CornellNLP / ConvoKit

ConvoKit is a toolkit for extracting conversational features and analyzing social phenomena in conversations. It includes several large conversational datasets along with scripts exemplifying the use of the toolkit on these datasets.
https://convokit.cornell.edu/documentation/
MIT License
556 stars 129 forks source link

Merge Two Corpus #70

Closed TaoRuan-Campus closed 4 years ago

TaoRuan-Campus commented 4 years ago

I am wondering whether there is going to be a standard method to merge two corpus if the format of them is the same?

calebchiam commented 4 years ago

You can use corpus.merge() or corpus.add_utterances(), the latter is more appropriate if you're more interested in adding utterances from one corpus into another (and less interested in other non-Utterance metadata). In addition, for add_utterances() if you know the utterances in your two corpora are disjoint, you can set with_checks=False to have this run faster.

TaoRuan-Campus commented 4 years ago

Thank you for your reply! I am trying to use your method but another problem occurs. As we know, different jupyter notebooks can share data like https://www.thetopsites.net/article/50952105.shtml However, when I store Corpus in one notebook I am not able to read the Corpus in another notebook. Do you happen to know how to solve this problem?

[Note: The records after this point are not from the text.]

===== src/common/afe_seq_regs.svh =====
// timing counts, field positions and codes for the input multiplexer sequencer
`ifndef AFE_SEQ_REGS_SVH
`define AFE_SEQ_REGS_SVH
`define CONV_CYC_SHORT 2'h2
`define CONV_CYC_LONG 2'h3
`define RESULT_SHIFT 9
`define SPF_MIN 3'h2
`define SPF_MAX 3'h4
`define CHOP_POSITIVE 2'h0
`define CHOP_REVERSE 2'h1
`define FIFO_DEPTH 16
`endif


===== src/common/afe_seq_pkg.sv =====
// types shared by the sequencer and its result buffer
`default_nettype none
package afe_seq_pkg;
  // codes equal the engine memory word of each input
  typedef enum logic [2:0] {
    MUX_IA = 3'h0,
    MUX_VA = 3'h1,
    MUX_IB = 3'h2,
    MUX_VB = 3'h3,
    MUX_TEMP = 3'h6,
    MUX_VBAT = 3'h7
  } mux_input_e;
  typedef enum logic [1:0] {
    ST_IDLE = 2'h0,
    ST_CONV = 2'h1,
    ST_SYNC = 2'h2
  } seq_state_e;
  typedef struct packed {
    logic [6:0] addr;
    logic [31:0] data;
  } result_word_s;
  typedef struct packed {
    seq_state_e state;
    logic [1:0] idx;
    logic [1:0] cnt;
    mux_input_e mux;
    logic flen;
    logic alt;
    logic pend;
    logic req;
    logic chop;
    logic start;
    logic batt;
  } seq_reg_s;
endpackage
`default_nettype wire


===== src/result_fifo.sv =====
// first-in first-out buffer for converter results
`timescale 1ns/1ps
`default_nettype none
module result_fifo #(
  parameter int WIDTH = 39,
  parameter int DEPTH = 16
) (
  input wire logic clk_in,
  input wire logic rst_n_in,
  input wire logic ce_in,
  input wire logic in_valid_in,
  output logic in_ready_out,
  input wire logic [WIDTH-1:0] in_data_in,
  output logic out_valid_out,
  input wire logic out_ready_in,
  output logic [WIDTH-1:0] out_data_out
);
  localparam int AW = $clog2(DEPTH);
  typedef struct packed {
    logic [DEPTH-1:0][WIDTH-1:0] mem;
    logic [AW-1:0] wp;
    logic [AW-1:0] rp;
    logic [AW:0] fill;
  } fifo_reg_s;
  fifo_reg_s q;
  fifo_reg_s d;
  logic push;
  logic pop;
  // honest flags straight from the fill count
  assign in_ready_out = (q.fill != DEPTH[AW:0]);
  assign out_valid_out = (q.fill != '0);
  assign out_data_out = q.mem[q.rp];
  assign push = in_valid_in && in_ready_out;
  assign pop = out_valid_out && out_ready_in;
  // pointer and count update
  always_comb begin
    d = q;
    if (push) begin
      d.mem[q.wp] = in_data_in;
      d.wp = q.wp + AW'(1);
    end
    if (pop) begin
      d.rp = q.rp + AW'(1);
    end
    if (push && !pop) begin
      d.fill = q.fill + (AW+1)'(1);
    end else if (pop && !push) begin
      d.fill = q.fill - (AW+1)'(1);
    end
  end
  // state register, frozen while clock enable is low
  always_ff @(posedge clk_in or negedge rst_n_in) begin
    if (!rst_n_in) begin
      q <= '0;
    end else if (ce_in) begin
      q <= d;
    end
  end
endmodule // result_fifo
`default_nettype wire


===== src/afe_mux_sequencer.sv =====
// input multiplexer, conversion and chopper sequencer on the slow clock
`timescale 1ns/1ps
`default_nettype none
`include "afe_seq_regs.svh"
module afe_mux_sequencer (
  input wire logic clk_in,
  input wire logic rst_n_in,
  input wire logic ce_in,
  input wire logic [2:0] states_per_frame_in,
  input wire logic alternate_frame_request_in,
  input wire logic battery_measure_enable_in,
  input wire logic system_power_ok_in,
  input wire logic filter_length_select_in,
  input wire logic [1:0] chopper_control_in,
  input wire logic last_frame_of_period_in,
  input wire logic [21:0] adc_data_in,
  output afe_seq_pkg::mux_input_e mux_select_out,
  output logic conv_start_out,
  output logic filter_length_out,
  output logic battery_monitor_on_out,
  output logic chopper_polarity_out,
  output logic frame_sync_out,
  output logic alt_frame_active_out,
  output logic [1:0] state_index_out,
  output logic result_valid_out,
  input wire logic result_ready_in,
  output afe_seq_pkg::result_word_s result_out
);
  import afe_seq_pkg::*;

  logic rst_meta_q;
  logic rst_q;
  seq_reg_s q;
  seq_reg_s d;
  logic [1:0] last_idx;
  logic [1:0] conv_cnt;
  logic last_state;
  logic req_rise;
  logic push;
  logic fifo_ready;
  result_word_s wr_word;

  // reset release through two flops; assertion is immediate
  always_ff @(posedge clk_in or negedge rst_n_in) begin
    if (!rst_n_in) begin
      rst_meta_q <= 1'b0;
      rst_q <= 1'b0;
    end else begin
      rst_meta_q <= 1'b1;
      rst_q <= rst_meta_q;
    end
  end

  // input list lookup; same list for every meter equation
  function automatic mux_input_e list_entry(input logic alt, input logic [1:0] idx);
    mux_input_e sel;
    case (idx)
      2'h0: sel = alt ? MUX_TEMP : MUX_IA;
      2'h1: sel = MUX_VA;
      2'h2: sel = alt ? MUX_VBAT : MUX_IB;
      default: sel = MUX_VB;
    endcase
    return sel;
  endfunction

  // reserved frame lengths are clamped so the list never overruns
  always_comb begin
    if (states_per_frame_in < `SPF_MIN) begin
      last_idx = 2'(`SPF_MIN - 3'h1);
    end else if (states_per_frame_in > `SPF_MAX) begin
      last_idx = 2'(`SPF_MAX - 3'h1);
    end else begin
      last_idx = 2'(states_per_frame_in - 3'h1);
    end
  end

  // conversion length tracks the filter length select
  assign conv_cnt = filter_length_select_in ? (`CONV_CYC_LONG - 2'h1) : (`CONV_CYC_SHORT - 2'h1);
  // a frame shortened mid-way ends at once instead of wrapping the index
  assign last_state = (q.idx >= last_idx);
  // registered copy resets low like the idle request, so no false edge after reset
  assign req_rise = alternate_frame_request_in && !q.req;
  // a result is written only when the buffer can take it
  assign push = (q.state == ST_CONV) && (q.cnt == 2'h0) && fifo_ready;

  // result is LSB justified then moved up by the fixed shift
  always_comb begin
    wr_word.addr = {4'h0, q.mux};
    if (q.flen) begin
      wr_word.data = {1'b0, adc_data_in, {`RESULT_SHIFT{1'b0}}};
    end else begin
      wr_word.data = {2'h0, adc_data_in[20:0], {`RESULT_SHIFT{1'b0}}};
    end
  end

  // sequencer next state
  always_comb begin
    d = q;
    d.start = 1'b0;
    d.req = alternate_frame_request_in;
    // power loss overrides the stored enable
    d.batt = battery_measure_enable_in && system_power_ok_in;
    case (q.state)
      ST_IDLE, ST_SYNC: begin
        // frame boundary: every frame starts at entry 0
        d.state = ST_CONV;
        d.idx = 2'h0;
        d.alt = q.pend;
        d.pend = 1'b0;
        d.mux = list_entry(q.pend, 2'h0);
        d.cnt = conv_cnt;
        d.flen = filter_length_select_in;
        d.start = 1'b1;
      end
      ST_CONV: begin
        if (q.cnt != 2'h0) begin
          d.cnt = q.cnt - 2'h1;
        end else if (fifo_ready) begin
          if (last_state) begin
            // inserted cycle; polarity changes as it begins
            d.state = ST_SYNC;
            case (chopper_control_in)
              `CHOP_POSITIVE: d.chop = 1'b0;
              `CHOP_REVERSE: d.chop = 1'b1;
              default: d.chop = last_frame_of_period_in ? q.chop : !q.chop;
            endcase
          end else begin
            d.idx = q.idx + 2'h1;
            d.mux = list_entry(q.alt, q.idx + 2'h1);
            d.cnt = conv_cnt;
            d.flen = filter_length_select_in;
            d.start = 1'b1;
          end
        end
      end
      default: begin
        d.state = ST_IDLE;
      end
    endcase
    // a new edge wins over the clear at the frame boundary
    if (req_rise) begin
      d.pend = 1'b1;
    end
  end

  // state register, frozen while clock enable is low
  always_ff @(posedge clk_in or negedge rst_q) begin
    if (!rst_q) begin
      q <= '0;
    end else if (ce_in) begin
      q <= d;
    end
  end

  // stalling on a full buffer stretches the conversion; converter must hold data
  result_fifo #(
    .WIDTH($bits(result_word_s)),
    .DEPTH(`FIFO_DEPTH)
  ) result_fifo_i (
    .clk_in(clk_in),
    .rst_n_in(rst_q),
    .ce_in(ce_in),
    .in_valid_in(push),
    .in_ready_out(fifo_ready),
    .in_data_in(wr_word),
    .out_valid_out(result_valid_out),
    .out_ready_in(result_ready_in),
    .out_data_out(result_out)
  );

  // outputs straight from the state register
  assign mux_select_out = q.mux;
  assign conv_start_out = q.start;
  assign filter_length_out = q.flen;
  assign battery_monitor_on_out = q.batt;
  assign chopper_polarity_out = q.chop;
  assign frame_sync_out = (q.state == ST_SYNC);
  assign alt_frame_active_out = q.alt;
  assign state_index_out = q.idx;
endmodule // afe_mux_sequencer
`default_nettype wire


===== config.mk =====
export PLATFORM = sky130hd
export DESIGN_NAME = afe_mux_sequencer
export DESIGN_NICKNAME = d
export VERILOG_FILES = /design/src/common/afe_seq_pkg.sv /design/src/result_fifo.sv /design/src/afe_mux_sequencer.sv
export VERILOG_INCLUDE_DIRS = /design/src /design/src/common
export SDC_FILE = /design/constraint.sdc
export NUM_CORES = 1
export LEC_CHECK = 0
export ABC_CLOCK_PERIOD_IN_PS = 31800
export BUFFER_PORTS_ARGS = -buffer_cell sky130_fd_sc_hd__buf_2
export CAP_MARGIN = 20
export CORE_AREA = 8 8 233 235
export CTS_CLUSTER_DIAMETER = 60
export DETAILED_ROUTE_END_ITERATION = 10
export DIE_AREA = 0 0 241 243
export GPL_TIMING_DRIVEN = 0
export PLACE_DENSITY_LB_ADDON = 0.08
export SYNTH_ARGS = -nofsm -noshare
export SYNTH_HDL_FRONTEND = slang
export SYNTH_HIERARCHICAL = 1
export SYNTH_SLANG_ARGS = --single-unit

===== constraint.sdc =====
create_clock -name clk_in -period 31.8 [get_ports clk_in]
set_input_delay 4.77 -clock clk_in [delete_from_list [all_inputs] [get_ports clk_in]]
set_output_delay 4.77 -clock clk_in [all_outputs]
set_load 0.1 [all_outputs]

# [Word level (Yosys, flattened, before mapping)]
# Index checks and enable logic that the tools add are counted.
[totals] register_bits=655 in_bits=36 output_inout_bits=51
[op_classes] n_addsub=7 n_lt_le_gt_ge=6 eq_ne=13 n_mux=31 bitwise=1 reduce_logical=32
[ops] operator="$bwmux 624" n=1
[ops] operator="$bmux 39 s4" n=1
[ops] operator="$demux 39 s4" n=1
[ops] operator="$mux 39" n=2
[ops] operator="$mux 31" n=1
[ops] operator="$pmux 8 s2" n=1
[ops] operator="$lt 4x5->1 const B" n=2
[ops] operator="$mux 10" n=1
[ops] operator="$mux 2" n=5
[ops] operator="$mux 5" n=2
[ops] operator="$reduce_and 2->1" n=5
[ops] operator="$logic_and 1x1->1" n=9
[ops] operator="$mux 3" n=3
[ops] operator="$pmux 3 s3" n=1
[ops] operator="$add 4x1->4 const B" n=2
[ops] operator="$logic_not 2->1" n=4
[ops] operator="$mux 4" n=2
[ops] operator="$mux 8" n=1
[ops] operator="$ne 2x2->1 const B" n=4
[ops] operator="$reduce_and 4->1" n=2
[ops] operator="$reduce_bool 2->1" n=4
[ops] operator="$eq 2x1->1 const B" n=3
[ops] operator="$mux 1" n=6
[ops] operator="$ne 3x2->1 const B" n=2
[ops] operator="19 further kinds" n=25

# [Longest topological paths before layout]
# Gate-level depths: netlist (run 1).
[depth] word_depth=8 depth_mapped=13

# [Cells and area by module]
# The synthesis (run 1) kept the hierarchy.
[by_module_without_submodules] mod="result_fifo" instances=1 cells_each=1783 area_per_inst_um2=29016.6 seq_area_each_um2=15940.3
[by_module_without_submodules] mod="afe_mux_sequencer" instances=1 cells_each=104 area_per_inst_um2=1034.7 seq_area_each_um2=450.4

# [Worst setup path after synthesis (run 1)]
# No wires, ideal clock.
[synth_path] path_type="reg2out" startpoint="register result_fifo_i/q[5] in the netlist's numbering" endpoint="output result_out[0] in the netlist's numbering" arrival_time_ns=2.329 setup_slack_ns=24.701 path_stages_with_launch=6 cell_sequence="dfrtp_1 clkbuf_1 buf_1 mux4_2 a22oi_1 nand2_1"
[synth_lines] item="start: declaration" line="result_fifo.sv:25" source="fifo_reg_s q;"
[synth_lines] item="start signal: assignment" line="result_fifo.sv:54" source="q <= '0;"
[synth_lines] item="start signal: assignment" line="result_fifo.sv:56" source="q <= d;"
[synth_lines] item="end: declaration" line="afe_mux_sequencer.sv:27" source="output afe_seq_pkg::result_word_s result_out"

TaoRuan-Campus commented 4 years ago

@calebchiam Thank you again. I decided to use dump function to share data finally. However, when I use add_utterances()function it tells me 'Corpus' object has no attribute 'speaker'. Actually I set the speaker as generic_speaker by speaker = Speaker(id="speaker") Could you please provide some advice on how to solve this?

---------------------------------------------------------------------------
AttributeError                            Traceback (most recent call last)
<ipython-input-823-ec637f12161e> in <module>
      1 # FightinCorpus_Emergency_Reddit
----> 2 FightinCorpus_Emergency_Twitter.add_utterances([FightinCorpus_Emergency_Reddit],with_checks=False)

~/Library/Python/3.7/lib/python/site-packages/convokit/model/corpus.py in add_utterances(self, utterances, warnings, with_checks)
    855             return self.merge(helper_corpus, warnings=warnings)
    856         else:
--> 857             new_speakers = {u.speaker.id: u.speaker for u in utterances}
    858             new_utterances = {u.id: u for u in utterances}
    859             for speaker in new_speakers.values():

~/Library/Python/3.7/lib/python/site-packages/convokit/model/corpus.py in <dictcomp>(.0)
    855             return self.merge(helper_corpus, warnings=warnings)
    856         else:
--> 857             new_speakers = {u.speaker.id: u.speaker for u in utterances}
    858             new_utterances = {u.id: u for u in utterances}
    859             for speaker in new_speakers.values():

AttributeError: 'Corpus' object has no attribute 'speaker'
calebchiam commented 4 years ago

Hi @TaoRuan-Campus, add_utterances() takes in a list of utterances, not a Corpus. You can try passing in list(FightinCorpus_Emergency_Reddit.iter_utterances()). Read our documentation for more details: https://convokit.cornell.edu/documentation/corpus.html

TaoRuan-Campus commented 4 years ago

Thanks @calebchiam I figured it out. Actually the speaker problem still exists and I seem to have to construct the corpus_speakers dictionary to provide the speaker infomation instead of using generic_speaker to make it work. I might not be correct but it seems that the speaker information is a must in add_utterances().

calebchiam commented 4 years ago

That doesn't sound right actually. You should be able to construct two separate corpora and merge them as is if they already have Speaker information present for all their Utterances. (A generic_speaker should be sufficient.) I'm guessing that something might have gone wrong to the corpus construction process (you might want to inspect your utterances), but otherwise great if it works!

TaoRuan-Campus commented 4 years ago

@calebchiam Thank you and I will check later on. Another question I got is in the documentation when using Fightin's words method (https://convokit.cornell.edu/documentation/tutorial.html) it seems that the raw text data are fed into the algorithm. I am wondering whether it is the standard way to compare two corpus? Is preprocessing(remove stop words, stemming, etc.) necessary for it?

calebchiam commented 4 years ago

To compare two corpora, you'd typically merge the two corpora and distinguish one corpora's utterances from another using a field in the utterance metadata, e.g. utterance.meta['corpora'] = 'corpora1'. Then you can set the classes during the FightingWords fit step.

Preprocessing is up to you, though the FightingWords algorithm is designed to make stopwords less common as the most salient terms (you may read the paper for more details).

TaoRuan-Campus commented 4 years ago

Thanks!